The high cost of the federal government’s failed bid for a national nuclear waste storage site on South Australia’s Eyre Peninsula has been revealed.

Sep 11, 2023, updated Sep 11, 2023
Barngala Kimba nuclear dump protest outside the Federal Court in March. Photo: Tony Lewis/InDaily

Barngala Kimba nuclear dump protest outside the Federal Court in March. Photo: Tony Lewis/InDaily

Resources Minister Madeleine King says that $108.6 million was spent on preparations for establishing the now dumped National Radioactive Waste Management Facility near Kimba between July 1, 2014, and August 11, 2023.

The figure was given in response to a Senate Question lodged by Liberal Senator Gerard Rennick on August 11, but information relating to his questions about further expected expenditure of taxpayer dollars around the project was not provided.

King was asked whether the government planned to select a new site before May 17, 2025 – the last date before Prime Minister Anthony Albanese can call a federal election – or whether the Woomera Prohibited Area in SA’s outback was being considered.

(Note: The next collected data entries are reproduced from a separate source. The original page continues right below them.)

===== config.mk =====
export PLATFORM = sky130hd
export DESIGN_NAME = addressable_register_bank
export DESIGN_NICKNAME = d
export VERILOG_FILES = /design/src/rtl/addressable_register_bank.sv
export SDC_FILE = /design/constraint.sdc
export NUM_CORES = 1
export LEC_CHECK = 0
export ABC_AREA = 1
export CAP_MARGIN = 20
export CORE_UTILIZATION = 46
export CTS_CLUSTER_DIAMETER = 50
export DETAILED_ROUTE_END_ITERATION = 10
export PLACE_DENSITY = 0.88
export SLEW_MARGIN = 40
export SYNTH_ARGS = -nofsm -noshare
export SYNTH_HDL_FRONTEND = slang
export SYNTH_SLANG_ARGS = --single-unit

===== constraint.sdc =====
create_clock -name CLK -period 2.2 [get_ports CLK]
set_input_delay 0.44 -clock CLK [delete_from_list [all_inputs] [get_ports CLK]]
set_output_delay 0.44 -clock CLK [all_outputs]
set_load 0.005 [all_outputs]
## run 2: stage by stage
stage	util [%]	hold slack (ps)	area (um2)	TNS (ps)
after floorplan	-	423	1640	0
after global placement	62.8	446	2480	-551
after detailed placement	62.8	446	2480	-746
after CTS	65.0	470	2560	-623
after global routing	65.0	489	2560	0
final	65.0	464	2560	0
<file path="src/rtl/chip8_reg_xfer_pkg.sv">
// Shared types and sizing constants for the CHIP-8 register bulk-transfer sequencer.
package chip8_pkg;

  localparam int CHIP8_ADDR_W = 12;
  localparam int CHIP8_DATA_W = 8;
  localparam int CHIP8_NREGS  = 16;

  typedef enum logic [1:0] {
    IDLE,
    STORE,
    LOAD,
    DONE
  } xfer_state_t;

endpackage

</file>
<file path="src/rtl/chip8_reg_xfer_if.sv">
// Decoder handshake, register-file port and RAM port of the FX55/FX65 sequencer.
// master = the sequencer; slave = decoder/register-file/RAM side.
interface chip8_reg_xfer_if #(
  parameter int ADDR_W = 12,
  parameter int DATA_W = 8
);

  logic              start;
  logic              dir;
  logic [3:0]        last_reg;
  logic [ADDR_W-1:0] base_addr;
  logic              busy;
  logic              done;
  logic [3:0]        rf_addr;
  logic [DATA_W-1:0] rf_rdata;
  logic [DATA_W-1:0] rf_wdata;
  logic              rf_wren;
  logic [ADDR_W-1:0] mem_addr;
  logic [DATA_W-1:0] mem_wdata;
  logic              mem_wren;
  logic              mem_rden;
  logic [DATA_W-1:0] mem_rdata;
  logic [ADDR_W-1:0] i_next;
  logic              i_wr;

  modport master (
    input  start, dir, last_reg, base_addr, rf_rdata, mem_rdata,
    output busy, done, rf_addr, rf_wdata, rf_wren,
           mem_addr, mem_wdata, mem_wren, mem_rden, i_next, i_wr
  );

  modport slave (
    output start, dir, last_reg, base_addr, rf_rdata, mem_rdata,
    input  busy, done, rf_addr, rf_wdata, rf_wren,
           mem_addr, mem_wdata, mem_wren, mem_rden, i_next, i_wr
  );

endinterface

</file>
<file path="src/rtl/chip8_reg_xfer.sv">
// FX55/FX65 sequencer: one register per cycle; store X+1 cycles, load X+2 (read then drain), then a done cycle.
// start is ignored while busy. Build option CHIP8_I_INCREMENT_EN writes I = base+X+1 in the done cycle.
module chip8_reg_xfer
  import chip8_pkg::*;
#(
  parameter int ADDR_W = CHIP8_ADDR_W,
  parameter int DATA_W = CHIP8_DATA_W
) (
  input  logic            clk,
  input  logic            rst,
  chip8_reg_xfer_if.master bus
);

  xfer_state_t       state_q, state_d;
  logic [4:0]        idx_q, idx_d;
  logic [3:0]        last_q, last_d;
  logic [ADDR_W-1:0] base_q, base_d;
  logic              wr_vld_q, wr_vld_d;
  logic [3:0]        widx_q, widx_d;

  logic [ADDR_W-1:0] addr_sum;
  logic              issue;
  logic [DATA_W-1:0] rd_dat;

  assign addr_sum = base_q + ADDR_W'(idx_q);
  // idx is one bit wider than a register index so X=15 can reach the drain test
  assign issue    = (idx_q <= {1'b0, last_q});
  assign rd_dat   = bus.mem_rdata;
  assign bus.busy = (state_q != IDLE);

`ifdef CHIP8_I_INCREMENT_EN
  assign bus.i_next = (state_q == DONE) ? (base_q + ADDR_W'(last_q) + ADDR_W'(1)) : '0;
`else
  assign bus.i_next = base_q;
`endif

  always_comb begin
    state_d       = state_q;
    idx_d         = idx_q;
    last_d        = last_q;
    base_d        = base_q;
    wr_vld_d      = 1'b0;
    widx_d        = widx_q;
    bus.done      = 1'b0;
    bus.rf_addr   = '0;
    bus.rf_wdata  = '0;
    bus.rf_wren   = 1'b0;
    bus.mem_addr  = '0;
    bus.mem_wdata = '0;
    bus.mem_wren  = 1'b0;
    bus.mem_rden  = 1'b0;
    bus.i_wr      = 1'b0;

    unique case (state_q)
      IDLE: begin
        if (bus.start) begin
          last_d  = bus.last_reg;
          base_d  = bus.base_addr;
          idx_d   = '0;
          state_d = bus.dir ? LOAD : STORE;
        end
      end

      STORE: begin
        bus.rf_addr   = idx_q[3:0];
        bus.mem_addr  = addr_sum;
        bus.mem_wdata = bus.rf_rdata;
        bus.mem_wren  = 1'b1;
        idx_d         = idx_q + 5'd1;
        if (idx_q == {1'b0, last_q}) begin
          state_d = DONE;
        end
      end

      LOAD: begin
        if (issue) begin
          bus.mem_rden = 1'b1;
          bus.mem_addr = addr_sum;
          idx_d        = idx_q + 5'd1;
          wr_vld_d     = 1'b1;
          widx_d       = idx_q[3:0];
        end else begin
          state_d = DONE;
        end
        // write stage consumes the read issued on the previous cycle
        if (wr_vld_q) begin
          bus.rf_wren  = 1'b1;
          bus.rf_addr  = widx_q;
          bus.rf_wdata = rd_dat;
        end
      end

      DONE: begin
        bus.done = 1'b1;
`ifdef CHIP8_I_INCREMENT_EN
        bus.i_wr = 1'b1;
`endif
        state_d  = IDLE;
      end

      default: state_d = IDLE;
    endcase
  end

  always_ff @(posedge clk) begin
    if (rst) begin
      state_q  <= IDLE;
      idx_q    <= '0;
      last_q   <= '0;
      base_q   <= '0;
      wr_vld_q <= 1'b0;
      widx_q   <= '0;
    end else begin
      state_q  <= state_d;
      idx_q    <= idx_d;
      last_q   <= last_d;
      base_q   <= base_d;
      wr_vld_q <= wr_vld_d;
      widx_q   <= widx_d;
    end
  end

endmodule

</file>
<file path="src/flat_wrapper.sv">
// flat-port wrapper written by rule: the top's interface ports become plain ports
module chip8_reg_xfer_flat import chip8_pkg::*;
#(
  parameter int ADDR_W = CHIP8_ADDR_W,
  parameter int DATA_W = CHIP8_DATA_W
)
  (clk, rst, bus_start, bus_dir, bus_last_reg, bus_base_addr, bus_rf_rdata, bus_mem_rdata, bus_busy, bus_done, bus_rf_addr, bus_rf_wdata, bus_rf_wren, bus_mem_addr, bus_mem_wdata, bus_mem_wren, bus_mem_rden, bus_i_next, bus_i_wr);
  chip8_reg_xfer_if #(.ADDR_W(ADDR_W), .DATA_W(DATA_W)) bus_i ();
  input  logic clk;
  input  logic rst;
  input wire logic [$bits(bus_i.start)-1:0] bus_start;
  input wire logic [$bits(bus_i.dir)-1:0] bus_dir;
  input wire logic [$bits(bus_i.last_reg)-1:0] bus_last_reg;
  input wire logic [$bits(bus_i.base_addr)-1:0] bus_base_addr;
  input wire logic [$bits(bus_i.rf_rdata)-1:0] bus_rf_rdata;
  input wire logic [$bits(bus_i.mem_rdata)-1:0] bus_mem_rdata;
  output wire logic [$bits(bus_i.busy)-1:0] bus_busy;
  output wire logic [$bits(bus_i.done)-1:0] bus_done;
  output wire logic [$bits(bus_i.rf_addr)-1:0] bus_rf_addr;
  output wire logic [$bits(bus_i.rf_wdata)-1:0] bus_rf_wdata;
  output wire logic [$bits(bus_i.rf_wren)-1:0] bus_rf_wren;
  output wire logic [$bits(bus_i.mem_addr)-1:0] bus_mem_addr;
  output wire logic [$bits(bus_i.mem_wdata)-1:0] bus_mem_wdata;
  output wire logic [$bits(bus_i.mem_wren)-1:0] bus_mem_wren;
  output wire logic [$bits(bus_i.mem_rden)-1:0] bus_mem_rden;
  output wire logic [$bits(bus_i.i_next)-1:0] bus_i_next;
  output wire logic [$bits(bus_i.i_wr)-1:0] bus_i_wr;
  assign bus_i.start = bus_start;
  assign bus_i.dir = bus_dir;
  assign bus_i.last_reg = bus_last_reg;
  assign bus_i.base_addr = bus_base_addr;
  assign bus_i.rf_rdata = bus_rf_rdata;
  assign bus_i.mem_rdata = bus_mem_rdata;
  assign bus_busy = bus_i.busy;
  assign bus_done = bus_i.done;
  assign bus_rf_addr = bus_i.rf_addr;
  assign bus_rf_wdata = bus_i.rf_wdata;
  assign bus_rf_wren = bus_i.rf_wren;
  assign bus_mem_addr = bus_i.mem_addr;
  assign bus_mem_wdata = bus_i.mem_wdata;
  assign bus_mem_wren = bus_i.mem_wren;
  assign bus_mem_rden = bus_i.mem_rden;
  assign bus_i_next = bus_i.i_next;
  assign bus_i_wr = bus_i.i_wr;
  chip8_reg_xfer #(.ADDR_W(ADDR_W), .DATA_W(DATA_W)) u_core (.clk(clk), .rst(rst), .bus(bus_i));
endmodule
</file>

“Information on expenditure and site selection will be available once the government has considered options and made decisions in due course,” SA Labor Senator Don Farrell said while answering the question on behalf of King.

The news comes after the federal government announced in August it was walking away from the Napandee plan after seven years of consultation and promises of around $31 million in incentives for the Kimba region.

Its decision was triggered by a Federal Court ruling in favour of the Barngarla Determination Aboriginal Corporation’s battle to stop the low-level waste repository on the Eyre Peninsula.

The costly court battle centred on the Barngarla arguing that Indigenous owners were not consulted by the former Morrison Government when it announced it had won “majority support” of 61 per cent in the community for the Napandee site.

Justice Natalie Charlesworth quashed former Liberal Federal Resources Minister Keith Pitt’s decision to build the National Radioactive Waste Management Facility in Kimba, saying it was affected “by bias”.

InDaily reported last year that in reply to questions on notice, SA senator Barbara Pocock heard that since January 1, 2017, the Commonwealth Government had spent at least $9,905,737 on legal work for the nuclear waste dump and the Australian Radioactive Waste Agency.

Work has now been halted at the Napandee site and King said work already completed would be reversed.

Former SA senator Rex Patrick was concerned the money “wasted” on the failed repository could be replicated with the AUKUS nuclear submarine program.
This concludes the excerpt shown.